EXERCISE AIM:
Look through the records below for the line holding "localparam int XC_ADDR_LSB = 0;". Write it out exactly, with each following line through the line holding "localparam logic XC_BYPASS_RST = 1'b0;".

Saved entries
<file path="config.mk">
export PLATFORM = sky130hd
export DESIGN_NAME = pclor_top
export DESIGN_NICKNAME = d
export VERILOG_FILES = /design/src/logic/pclor_pkg.sv /design/src/logic/pclor_pause.sv /design/src/logic/pclor_stretch.sv /design/src/logic/pclor_top.sv
export SDC_FILE = /design/constraint.sdc
export NUM_CORES = 1
export LEC_CHECK = 0
export BUFFER_PORTS_ARGS = -buffer_cell sky130_fd_sc_hd__buf_2
export CAP_MARGIN = 20
export CORE_MARGIN = 10
export CORE_UTILIZATION = 45
export DETAILED_ROUTE_END_ITERATION = 10
export GPL_ROUTABILITY_DRIVEN = 1
export HOLD_SLACK_MARGIN = 0.12
export PLACE_DENSITY_LB_ADDON = 0.3
export SYNTH_ARGS = -nofsm -noshare
export SYNTH_HDL_FRONTEND = slang
export SYNTH_SLANG_ARGS = --single-unit
</file>
<file path="constraint.sdc">
create_clock -name pclk -period 2.7 [get_ports pclk]
set_clock_uncertainty 0.05 [all_clocks]
set_input_delay 0.54 -clock pclk [delete_from_list [all_inputs] [get_ports pclk]]
set_output_delay 0.54 -clock pclk [all_outputs]
set_load 0.03 [all_outputs]
</file>
<file path="src/logic/pclor_pkg.sv">
// Purpose: shared constants for the transceiver control and indicator register block
// Assumes: 100 MHz pclk, APB with 32-bit data
// Notes: register indices are kept as printed; byte address is four times the index
`default_nettype none
package pclor_pkg;
    // register indices and byte addresses
    localparam logic [5:0] IDX_LED_OVERRIDE = 6'h18;
    localparam logic [5:0] IDX_XCVR_CTRL = 6'h19;
    localparam logic [5:0] IDX_IRQ_STATUS = 6'h1C;
    localparam logic [5:0] IDX_IRQ_MASK = 6'h1D;
    localparam int ADDR_W = 8;
    localparam logic [7:0] ADDR_LED_OVERRIDE = {IDX_LED_OVERRIDE, 2'b00};
    localparam logic [7:0] ADDR_XCVR_CTRL = {IDX_XCVR_CTRL, 2'b00};
    localparam logic [7:0] ADDR_IRQ_STATUS = {IDX_IRQ_STATUS, 2'b00};
    localparam logic [7:0] ADDR_IRQ_MASK = {IDX_IRQ_MASK, 2'b00};

    // led_override_control fields
    localparam int LED_OVR_EN_BIT = 4;
    localparam int LED_FORCE_BIT = 1;
    localparam logic LED_OVR_EN_RST = 1'b0;
    localparam logic LED_FORCE_RST = 1'b0;

    // transceiver_function_control fields
    localparam int XC_AUTO_X_BIT = 15;
    localparam int XC_FORCE_X_BIT = 14;
    localparam int XC_PAUSE_RX_BIT = 13;
    localparam int XC_PAUSE_TX_BIT = 12;
    localparam int XC_INJECT_BIT = 11;
    localparam int XC_PATTERN_BIT = 10;
    localparam int XC_RESULT_BIT = 9;
    localparam int XC_RUN_BIT = 8;
    localparam int XC_BYPASS_BIT = 7;
    localparam int XC_MODE_BIT = 5;
    localparam int XC_ADDR_LSB = 0;
    localparam int XC_ADDR_W = 5;
    localparam logic XC_FORCE_X_RST = 1'b0;
    localparam logic XC_PATTERN_RST = 1'b0;
    localparam logic XC_RUN_RST = 1'b0;
    localparam logic XC_BYPASS_RST = 1'b0;

    // interrupt status / mask fields
    localparam int IRQ_W = 2;
    localparam int IRQ_LINK_CHG_BIT = 0;
    localparam int IRQ_SELFTEST_FAIL_BIT = 1;

    // activity stretch time
    localparam int CLK_MHZ = 100;
    localparam int STRETCH_TIME_US = 50000;
    localparam int STRETCH_CYCLES = STRETCH_TIME_US * CLK_MHZ;

    // indicator modes
    typedef enum logic {
        PCLOR_MODE_TWO,
        PCLOR_MODE_ONE
    } pclor_mode_e;
endpackage
`default_nettype wire

</file>
<file path="src/logic/pclor_pause.sv">
// Purpose: full-duplex pause resolution from local and partner ability bits
// Assumes: ability inputs are {asymmetric direction, pause}
// Notes: outputs are registered
`timescale 1ns/1ps
`default_nettype none
module pclor_pause (
    input wire logic pclk,
    input wire logic presetn,
    input wire logic [1:0] local_ability,
    input wire logic [1:0] partner_ability,
    input wire logic full_duplex,
    output logic pause_tx,
    output logic pause_rx
);
    logic lp;
    logic la;
    logic pp;
    logic pa;
    logic tx_nxt;
    logic rx_nxt;

    ////////////////////////////////////////////////////////////////////////
    // standard resolution; half duplex never enables pause
    assign lp = local_ability[0];
    assign la = local_ability[1];
    assign pp = partner_ability[0];
    assign pa = partner_ability[1];
    assign tx_nxt = full_duplex & ((lp & pp) | (~lp & la & pp & pa));
    assign rx_nxt = full_duplex & ((lp & pp) | (lp & la & ~pp & pa));

    always_ff @(posedge pclk or negedge presetn) begin
        if (!presetn) begin
            pause_tx <= 1'b0;
            pause_rx <= 1'b0;
        end else begin
            pause_tx <= tx_nxt;
            pause_rx <= rx_nxt;
        end
    end
endmodule
`default_nettype wire

</file>
<file path="src/logic/pclor_stretch.sv">
// Purpose: stretch short indicator pulses to a minimum visible time
// Assumes: pulse input synchronous to pclk
// Notes: bypass passes raw through one flop
`timescale 1ns/1ps
`default_nettype none
module pclor_stretch #(
    parameter int CYCLES = 16
) (
    input wire logic pclk,
    input wire logic presetn,
    input wire logic raw,
    input wire logic bypass,
    output logic stretched
);
    localparam int CW = $clog2(CYCLES + 1);
    localparam logic [CW-1:0] RELOAD = CW'(CYCLES - 1);
    logic [CW-1:0] cnt_r;

    ////////////////////////////////////////////////////////////////////////
    // retrigger on every raw high cycle, hold until the count runs out
    always_ff @(posedge pclk or negedge presetn) begin
        if (!presetn) begin
            cnt_r <= '0;
            stretched <= 1'b0;
        end else if (bypass) begin
            cnt_r <= '0;
            stretched <= raw;
        end else if (raw) begin
            cnt_r <= RELOAD;
            stretched <= 1'b1;
        end else if (cnt_r != '0) begin
            cnt_r <= cnt_r - 1'b1;
        end else begin
            stretched <= 1'b0;
        end
    end
endmodule
`default_nettype wire

</file>
<file path="src/logic/pclor_top.sv">
// Purpose: indicator override and transceiver function control registers behind APB
// Assumes: all inputs synchronous to pclk; straps stable around reset release
// Notes: zero-wait-state after one setup cycle; read data sampled in the setup cycle
//
// Overview of operation
// reserved bits in both registers ignore writes and read back zero
// override enable drives link indicator from force value, otherwise normal indication
// force value bit holds the override level, resets to zero, read/write
// override register reads stored bits, never the live indicator level
// auto crossover enable bit, strap default, enables crossover during negotiation
// software should clear auto crossover when negotiation is disabled
// crossover force bit swaps pairs when one, default zero
// receive pause result from ability bits, only in full duplex
// transmit pause result from ability bits, only in full duplex
// writing one to inject bit emits one error, then self-clears
// pattern select: one picks fifteen-stage, zero picks nine-stage sequence
// run bit starts/stops self-test; result latches fail, clears on stop
// stretch bypass makes indicators follow raw status directly
// mode bit, strap default: one selects mode 1, zero mode 2
// five-bit port address field, strap default, read/write
// strap fields capture their pins after reset release, kept until rewritten
`timescale 1ns/1ps
`default_nettype none
module pclor_top
    import pclor_pkg::*;
#(
    parameter int STRETCH_LEN = pclor_pkg::STRETCH_CYCLES
) (
    input wire logic pclk,
    input wire logic presetn,
    input wire logic [pclor_pkg::ADDR_W-1:0] paddr,
    input wire logic psel,
    input wire logic penable,
    input wire logic pwrite,
    input wire logic [31:0] pwdata,
    output logic [31:0] prdata,
    output logic pready,
    output logic pslverr,
    input wire logic link_good,
    input wire logic activity,
    input wire logic [1:0] local_ability,
    input wire logic [1:0] partner_ability,
    input wire logic full_duplex,
    input wire logic selftest_error,
    input wire logic strap_auto_crossover,
    input wire logic strap_mode_one,
    input wire logic [4:0] strap_port_address,
    output logic link_indicator_out,
    output logic activity_indicator_out,
    output logic auto_crossover_enable,
    output logic crossover_force,
    output logic pause_rx_enable,
    output logic pause_tx_enable,
    output logic selftest_run,
    output logic selftest_pattern_select,
    output logic selftest_error_inject,
    output logic selftest_result,
    output logic indicator_stretch_bypass,
    output logic indicator_mode_select,
    output logic [4:0] port_mgmt_address,
    output logic irq
);
    import pclor_pkg::*;

    logic setup_phase;
    logic access_done;
    logic wr_done;
    logic rd_done;
    logic hit_led;
    logic hit_xc;
    logic hit_sts;
    logic hit_msk;
    logic mapped;
    logic [31:0] rd_mux;
    logic [15:0] led_word;
    logic [15:0] xc_word;
    logic indicator_override_enable_r;
    logic indicator_force_value_r;
    logic strap_loaded_r;
    logic fail_latch_r;
    logic link_prev_r;
    logic [IRQ_W-1:0] irq_status_r;
    logic [IRQ_W-1:0] irq_mask_r;
    logic [IRQ_W-1:0] irq_events;
    logic [IRQ_W-1:0] irq_clear;
    logic [IRQ_W-1:0] rd_sts_snap_r;
    logic act_stretched;
    logic link_stretched;
    logic link_normal;
    logic pause_tx_w;
    logic pause_rx_w;

    ////////////////////////////////////////////////////////////////////////
    // bus decode
    assign setup_phase = psel & ~penable;
    assign access_done = psel & penable & pready;
    assign wr_done = access_done & pwrite;
    assign rd_done = access_done & ~pwrite;
    assign hit_led = (paddr == ADDR_LED_OVERRIDE);
    assign hit_xc = (paddr == ADDR_XCVR_CTRL);
    assign hit_sts = (paddr == ADDR_IRQ_STATUS);
    assign hit_msk = (paddr == ADDR_IRQ_MASK);
    assign mapped = hit_led | hit_xc | hit_sts | hit_msk;

    // stored bits only, never the live pin
    always_comb begin
        led_word = 16'h0000; // reserved positions stay zero
        led_word[LED_OVR_EN_BIT] = indicator_override_enable_r;
        led_word[LED_FORCE_BIT] = indicator_force_value_r;
    end

    // bit 6 stays zero
    always_comb begin
        xc_word = 16'h0000;
        xc_word[XC_AUTO_X_BIT] = auto_crossover_enable;
        xc_word[XC_FORCE_X_BIT] = crossover_force;
        xc_word[XC_PAUSE_RX_BIT] = pause_rx_enable;
        xc_word[XC_PAUSE_TX_BIT] = pause_tx_enable;
        xc_word[XC_INJECT_BIT] = selftest_error_inject;
        xc_word[XC_PATTERN_BIT] = selftest_pattern_select;
        xc_word[XC_RESULT_BIT] = selftest_result;
        xc_word[XC_RUN_BIT] = selftest_run;
        xc_word[XC_BYPASS_BIT] = indicator_stretch_bypass;
        xc_word[XC_MODE_BIT] = indicator_mode_select;
        xc_word[XC_ADDR_LSB +: XC_ADDR_W] = port_mgmt_address;
    end

    always_comb begin
        rd_mux = 32'h00000000;
        if (hit_led) begin
            rd_mux = {16'h0000, led_word};
        end else if (hit_xc) begin
            rd_mux = {16'h0000, xc_word};
        end else if (hit_sts) begin
            rd_mux = {{(32-IRQ_W){1'b0}}, irq_status_r};
        end else if (hit_msk) begin
            rd_mux = {{(32-IRQ_W){1'b0}}, irq_mask_r};
        end
    end

    ////////////////////////////////////////////////////////////////////////
    // bus answer: data and ready are set up in the setup cycle, so the
    // access phase always completes at its first edge
    always_ff @(posedge pclk or negedge presetn) begin
        if (!presetn) begin
            pready <= 1'b0;
            pslverr <= 1'b0;
            prdata <= 32'h00000000;
        end else if (setup_phase) begin
            pready <= 1'b1;
            pslverr <= ~mapped;
            prdata <= pwrite ? 32'h00000000 : rd_mux;
        end else begin
            pready <= 1'b0;
            pslverr <= 1'b0;
        end
    end

    // only status bits the read returned get cleared
    always_ff @(posedge pclk or negedge presetn) begin
        if (!presetn) begin
            rd_sts_snap_r <= '0;
        end else if (setup_phase) begin
            rd_sts_snap_r <= (hit_sts & ~pwrite) ? irq_status_r : '0;
        end
    end

    ////////////////////////////////////////////////////////////////////////
    // indicator override register
    always_ff @(posedge pclk or negedge presetn) begin
        if (!presetn) begin
            indicator_override_enable_r <= LED_OVR_EN_RST;
            indicator_force_value_r <= LED_FORCE_RST;
        end else if (wr_done && hit_led) begin
            indicator_override_enable_r <= pwdata[LED_OVR_EN_BIT];
            indicator_force_value_r <= pwdata[LED_FORCE_BIT];
        end
    end

    ////////////////////////////////////////////////////////////////////////
    // plain read/write controls of the function register
    always_ff @(posedge pclk or negedge presetn) begin
        if (!presetn) begin
            crossover_force <= XC_FORCE_X_RST;
            selftest_pattern_select <= XC_PATTERN_RST;
            selftest_run <= XC_RUN_RST;
            indicator_stretch_bypass <= XC_BYPASS_RST;
        end else if (wr_done && hit_xc) begin
            crossover_force <= pwdata[XC_FORCE_X_BIT];
            selftest_pattern_select <= pwdata[XC_PATTERN_BIT];
            selftest_run <= pwdata[XC_RUN_BIT];
            indicator_stretch_bypass <= pwdata[XC_BYPASS_BIT];
        end
    end

    // strap fields: constant reset, pins caught at the
    // first edge after release; a write later replaces them
    always_ff @(posedge pclk or negedge presetn) begin
        if (!presetn) begin
            strap_loaded_r <= 1'b0;
            auto_crossover_enable <= 1'b0;
            indicator_mode_select <= 1'b0;
            port_mgmt_address <= 5'h00;
        end else if (!strap_loaded_r) begin
            strap_loaded_r <= 1'b1;
            auto_crossover_enable <= strap_auto_crossover;
            indicator_mode_select <= strap_mode_one;
            port_mgmt_address <= strap_port_address;
        end else if (wr_done && hit_xc) begin
            // software clears this while negotiation is off
            auto_crossover_enable <= pwdata[XC_AUTO_X_BIT];
            indicator_mode_select <= pwdata[XC_MODE_BIT];
            port_mgmt_address <= pwdata[XC_ADDR_LSB +: XC_ADDR_W];
        end
    end

    ////////////////////////////////////////////////////////////////////////
    // error inject: a one-cycle pulse
    always_ff @(posedge pclk or negedge presetn) begin
        if (!presetn) begin
            selftest_error_inject <= 1'b0;
        end else begin
            selftest_error_inject <= wr_done & hit_xc & pwdata[XC_INJECT_BIT];
        end
    end

    // fail is sticky until the test stops
    always_ff @(posedge pclk or negedge presetn) begin
        if (!presetn) begin
            fail_latch_r <= 1'b0;
        end else if (!selftest_run) begin
            fail_latch_r <= 1'b0;
        end else if (selftest_error) begin
            fail_latch_r <= 1'b1;
        end
    end

    // pass shows only while running with no error seen
    always_ff @(posedge pclk or negedge presetn) begin
        if (!presetn) begin
            selftest_result <= 1'b0;
        end else begin
            selftest_result <= selftest_run & ~fail_latch_r & ~selftest_error;
        end
    end

    ////////////////////////////////////////////////////////////////////////
    // pause resolution
    pclor_pause u_pause (
        .pclk(pclk),
        .presetn(presetn),
        .local_ability(local_ability),
        .partner_ability(partner_ability),
        .full_duplex(full_duplex),
        .pause_tx(pause_tx_w),
        .pause_rx(pause_rx_w)
    );

    always_ff @(posedge pclk or negedge presetn) begin
        if (!presetn) begin
            pause_rx_enable <= 1'b0;
            pause_tx_enable <= 1'b0;
        end else begin
            pause_rx_enable <= pause_rx_w;
            pause_tx_enable <= pause_tx_w;
        end
    end

    ////////////////////////////////////////////////////////////////////////
    // indicators: activity is stretched so short frames stay visible;
    // the bypass trades visibility for exact timing
    pclor_stretch #(
        .CYCLES(STRETCH_LEN)
    ) u_act_stretch (
        .pclk(pclk),
        .presetn(presetn),
        .raw(activity),
        .bypass(indicator_stretch_bypass),
        .stretched(act_stretched)
    );

    pclor_stretch #(
        .CYCLES(STRETCH_LEN)
    ) u_link_stretch (
        .pclk(pclk),
        .presetn(presetn),
        .raw(link_good),
        .bypass(indicator_stretch_bypass),
        .stretched(link_stretched)
    );

    // mode 1: pure link; mode 2: link blinks off on activity
    always_comb begin
        if (indicator_mode_select == PCLOR_MODE_ONE) begin
            link_normal = link_stretched;
        end else begin
            link_normal = link_stretched & ~act_stretched;
        end
    end

    always_ff @(posedge pclk or negedge presetn) begin
        if (!presetn) begin
            link_indicator_out <= 1'b0;
            activity_indicator_out <= 1'b0;
        end else begin
            link_indicator_out <= indicator_override_enable_r ? indicator_force_value_r : link_normal;
            activity_indicator_out <= act_stretched;
        end
    end

    ////////////////////////////////////////////////////////////////////////
    // interrupts: events set sticky bits, a read clears what it returned,
    // and a new event in the clearing cycle survives
    assign irq_events[IRQ_LINK_CHG_BIT] = link_good ^ link_prev_r;
    assign irq_events[IRQ_SELFTEST_FAIL_BIT] = selftest_run & selftest_error & ~fail_latch_r;
    assign irq_clear = rd_done ? rd_sts_snap_r : '0;

    always_ff @(posedge pclk or negedge presetn) begin
        if (!presetn) begin
            link_prev_r <= 1'b0;
        end else begin
            link_prev_r <= link_good;
        end
    end

    always_ff @(posedge pclk or negedge presetn) begin
        if (!presetn) begin
            irq_status_r <= '0;
        end else begin
            irq_status_r <= (irq_status_r & ~irq_clear) | irq_events;
        end
    end

    always_ff @(posedge pclk or negedge presetn) begin
        if (!presetn) begin
            irq_mask_r <= '0;
        end else if (wr_done && hit_msk) begin
            irq_mask_r <= pwdata[IRQ_W-1:0];
        end
    end

    // level output, registered on the same edge as the status bits, from their next value
    always_ff @(posedge pclk or negedge presetn) begin
        if (!presetn) begin
            irq <= 1'b0;
        end else begin
            irq <= |((irq_status_r & ~irq_clear | irq_events) & irq_mask_r);
        end
    end
endmodule
`default_nettype wire

</file>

THE ANSWER:
    localparam int XC_ADDR_LSB = 0;
    localparam int XC_ADDR_W = 5;
    localparam logic XC_FORCE_X_RST = 1'b0;
    localparam logic XC_PATTERN_RST = 1'b0;
    localparam logic XC_RUN_RST = 1'b0;
    localparam logic XC_BYPASS_RST = 1'b0;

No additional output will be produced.